In the 1966–67 Nationalliga A season Basel won the championship under player-manager Helmut Benthaus. Basel finished the championship one point clear of FC Zürich who finished in second position. Basel won 16 of the 26 games, drawing eight, losing twice, and they scored 60 goals conceding just 20. During that season Moscatelli played 17 league matches, scoring three goals.

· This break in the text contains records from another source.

What follows belongs to an exercise in optimizing a design on an open flow for small area; a production flow would make more cautious choices. Only simulation tests tie the RTL to the original design; equivalence was not proved. Power is estimated from default activity; no workload was simulated. The flow treats the clock pin as an ideal source, which a real chip does not have.

## flow/design.v

```verilog
`default_nettype none
module rgbled_frame_scheduler #(
    parameter int LEDS           = 10,
    parameter int BITS_PER_LED   = 24,
    parameter int RESET_CYCLES   = 1500,
    parameter int REFRESH_CYCLES = 0
) (
    input  wire logic                         clk,
    input  wire logic                         reset,
    input  wire logic [LEDS*BITS_PER_LED-1:0] frame_data,
    input  wire logic                         frame_rdy,
    output logic [BITS_PER_LED-1:0]           led_word,
    output logic                              led_valid,
    input  wire logic                         led_ready,
    input  wire logic                         ser_idle,
    output logic                              busy,
    output logic [7:0]                        frame_count,
    output logic                              overrun
);
    localparam int FRAME_W = LEDS * BITS_PER_LED;
    localparam int CNT_W   = 11;
    localparam logic [CNT_W-1:0] LAST_IDX = CNT_W'(LEDS - 1);
    localparam logic [CNT_W-1:0] LAT_END  = CNT_W'(LEDS - 1 + RESET_CYCLES - 1);
    logic [1:0]         rdy_sync;
    logic               rdy_prev;
    logic               rdy_edge;
    logic [FRAME_W-1:0] shadow;
    logic [FRAME_W-1:0] work;
    logic               pending;
    logic               latching;
    logic [CNT_W-1:0]   cnt;
    logic               take;
    logic               last_word;
    logic               lat_done;
    always_ff @(posedge clk) begin
        if (reset) rdy_sync <= 2'b00;
        else       rdy_sync <= {rdy_sync[0], frame_rdy};
        rdy_prev <= rdy_sync[1];
    end
    assign rdy_edge  = rdy_sync[1] & ~rdy_prev;
    assign take      = ~busy & pending;
    assign last_word = (cnt & LAST_IDX) == LAST_IDX;
    assign lat_done  = (cnt & LAT_END) == LAT_END;
    always_ff @(posedge clk) begin
        if (rdy_edge) shadow <= frame_data;
        if (take)     work   <= shadow;
    end
    always_ff @(posedge clk) begin
        if (take) cnt <= '0;
        else if ((led_valid && led_ready && !last_word) || latching) cnt <= cnt + 1'b1;
    end
    always_ff @(posedge clk) begin
        if (reset) begin
            pending     <= 1'b0;
            overrun     <= 1'b0;
            led_valid   <= 1'b0;
            busy        <= 1'b0;
            latching    <= 1'b0;
            frame_count <= 8'd0;
        end else begin
            overrun <= rdy_edge & pending;
            if (rdy_edge)  pending <= 1'b1;
            else if (take) pending <= 1'b0;
            if (take) begin
                led_valid <= 1'b1;
                busy      <= 1'b1;
            end else if (led_valid) begin
                if (led_ready && last_word) led_valid <= 1'b0;
            end else if (latching) begin
                if (lat_done) begin
                    latching    <= 1'b0;
                    busy        <= 1'b0;
                    frame_count <= frame_count + 8'd1;
                end
            end else if (busy && ser_idle) begin
                latching <= 1'b1;
            end
        end
    end
    always_comb begin
        case (cnt[3:0])
            4'd0:    led_word = work[239:216];
            4'd1:    led_word = work[215:192];
            4'd2:    led_word = work[191:168];
            4'd3:    led_word = work[167:144];
            4'd4:    led_word = work[143:120];
            4'd5:    led_word = work[119:96];
            4'd6:    led_word = work[95:72];
            4'd7:    led_word = work[71:48];
            4'd8:    led_word = work[47:24];
            default: led_word = work[23:0];
        endcase
    end
endmodule
`default_nettype wire
```

## flow/run.sh

```bash
#!/bin/bash
# synth_recipe.tcl (not shown) runs the flow's synth.tcl, then flattens the netlist and writes it again
# the make line also repeats each setting of config.mk as NAME=value (left out here)
make -C /OpenROAD-flow-scripts/flow DESIGN_CONFIG=/design/flow/config.mk WORK_HOME=/design/flow/orfs CLKGATE_MAP_FILE= SYNTH_SCRIPT=/design/flow/synth_recipe.tcl finish
```

## flow/config.mk

```make
export PLATFORM = sky130hd
export DESIGN_NAME = rgbled_frame_scheduler
export DESIGN_NICKNAME = rgbled_frame_scheduler
export VERILOG_FILES = /design/flow/design.v
export SDC_FILE = /design/flow/constraint.sdc
export NUM_CORES = 4
export LEC_CHECK = 0
export CAP_MARGIN = 20
export CORE_MARGIN = 2
export CORE_UTILIZATION = 40
export SLEW_MARGIN = 20
```

## flow/constraint.sdc

```tcl
create_clock -name core_clock -period 10.0 [get_ports {clk}]
set_input_delay 2.0000 -clock core_clock [delete_from_list [all_inputs] [get_ports {clk}]]
set_output_delay 2.0000 -clock core_clock [all_outputs]
set_load 0.01 [all_outputs]
```

==> notes.md, run 1 <==
- complete, no violations — run status
- and2_1 — master of the slowest instance on the critical path
- 24.4 mm — Post-DP HPWL
- 0.0832 — compound-cell area share of the yosys netlist
- met2 — highest-utilization routing layer at the global route stage
- 162 — maximum number of pins on one net before global-route repair
- 590 ps — worst-skew pair later-pin latency
- 51 — number of buffers created by CTS
- 1819 — count of non-filler cells in the finished layout
- 56.0 mm — first-pass GRT wire length
- 3 — maximum clock path buffer count
- 0 — number of endpoints failing setup at the final stage
- 38.7 mm — total wirelength of the detailed-routed design
- done — CTS tree
- 0.00353 — proportion of synthesized area in mux cells
- 0.0851 — share of cells above drive strength 1
- 0.271 — routing usage on met2
- 55 — number of unique standard cell types used by synthesis
- 0 — Max Cap Violations
- 0 — number of resized instances in the post-cts repair step
- 23 — critical path peak fanout
- 0 — Post CTS Setup Buffer Count
- 0 — global route total overflow
- 1 — number of antenna violations at the first check in global routing
- 1727 — Cell Count Post-Placement
- flip-flop to flip-flop — Worst Hold Class
- 212 um — die extent in y
- 76 — standard-cell rows
- 7.25 nW — Lkg Pwr
- 5 — drt first pass iters
- 1146 — post-synth net total
- edfxtp_1 — most used flip-flop cell after synthesis
- edfxtp_1 — most frequent cell after synthesis
- 0 — Final Max Slew Viols
- 0 ps — aggregate negative setup slack
- 850 ps — slowest stage delay, CP
- 146 uV — maximum ir drop on the vdd rail
- 0.00302 — area share of xor/xnor cells in the synthesized design
- 243 mW/mm^2 — PD cells
- 0 — number of buffers inserted by hold repair at cts
- 1445 — Final Net Count
- 0.327 — worst slew margin relative to its limit
- 0.0329 — Post-Synth Simple-Gate Area
- 0.614 — post-route clock period utilization
- 0 — final routed DRC violation total
- 2 — deepest level of the CTS H-tree
- 4140 ps — data arrival time at the worst-slack endpoint
- 9106 — number of vias after detailed routing
- 60 ps — Clock Pin Slew Worst Setup and Hold Paths
- 4 — Register-to-Register Path Depth
- edfxtp_1 (480), a21oi_1 (56), a22oi_1 (42), nor2_1 (38), nand2_1 (33) — most used standard cells in the synthesized netlist
- clkbuf_16 — CTS Root Cell
- 0 — count of final hold-check violations
- 0.746 — Final GP Congestion
- buffers and inverters — gate family responsible for the most delay along the worst path
- inv_1 > ha_2 > buf_4 > and2_1 > nand2b_1 > o21ai_0 > o221ai_1 > clkdlybuf4s50_1 — cell breakdown of the critical path
- 0.404 — Starting Density
- 29.6% — Layout area overhead
- 280 — number of primary I/O pins
- 0.0387 — Global Route met3 Usage
- 830 — drt initial violations
- edfxtp_1 (83%), dfxtp_1 (3.1%), a22oi_1 (1.8%) — top post-synthesis cells by area
- 22.3 ps — maximum clock skew at final layout
- 212 um — x dimension of the die
- 19.4 sq um — Post-Syn Area per Cell
- 0.234 — met1 layer usage reported by global route
- 0 — share of flip-flops with an asynchronous set or reset after synthesis
- 0 — hold-critical path depth
- 507 — Clock Sink Count
- 480 — number of synthesized flops with an enable pin
- 5.01 — via-per-instance ratio
- 0.0451 sq mm — full die area
- flip-flop to output port — critical path class
- flip-flop — category of the worst setup path launch point
- false — RSZ-0062 raised after global routing
- 507 — Seq cells post-synth
- 1010 ps — Tightest Pin Transition
- 0.170 — GRT Util Overall
- edfxtp_1 — post-synth top area cell
- 0 — post-detailed-route count of antenna-violating nets
- 0.0430 sq mm — placeable core region
- 279 — count of port buffers added during placement
- 1 — synth warn
- 0.860 — sequential fraction of the synthesis area
- 0.0174 sq mm — cell area after synthesis
- 8000 ps — required time of the critical path
- 0 — n_diodes
- 9273 — via count of the first global-routing pass
- 0.00360 — adder and majority cell fraction of the synthesized area
- 896 — count of mapped cells out of synthesis
- compound AO/OA/AOI/OAI gates — largest family of logic cells by synthesized area
- 3 — worst path buffer plus inverter count
- output port — kind of capture point of the worst setup path
- 6140 ps — Period minus WS final
- 163 MHz — Max Clock Freq
- 21.3 um — WL per Instance
- 8 — Critical Path Stages
- 0.829 — fraction of synthesized cell area taken by the top area cell type
## logic make-up after synthesis
kind of cell / after synthesis
compound gates: 205
xor+xnor: 6
buf+inv: 52
fa+ha+maj: 5
simple gates: 115
flops: 507
mux: 6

In that season Basel won the double. In the Cup final on 15 May 1967 Basel's opponents were Lausanne-Sports. In the former Wankdorf Stadium, Basel took an early lead through a goal by Helmut Hauser. The equaliser happened two minutes after the half-time break, Josef Kiefer unluckily deflected a free kick from Lausanne's Richard Dürr into his own goal. Hauser scored the decisive goal via penalty. But the game went down in football history due to the sit-down strike that followed this goal. After 88 minutes of play, with the score at 1–1, referee Karl Göppel awarded Basel a controversial penalty. André Grobéty had pushed Hauser gently in the back and Hauser let himself drop theatrically. Subsequently, after the 2–1 lead for Basel the Lausanne players refused to resume the game and they sat down demonstratively on the pitch. The referee had to abandon the match. Basel were awarded the cup with a 3–0 forfait.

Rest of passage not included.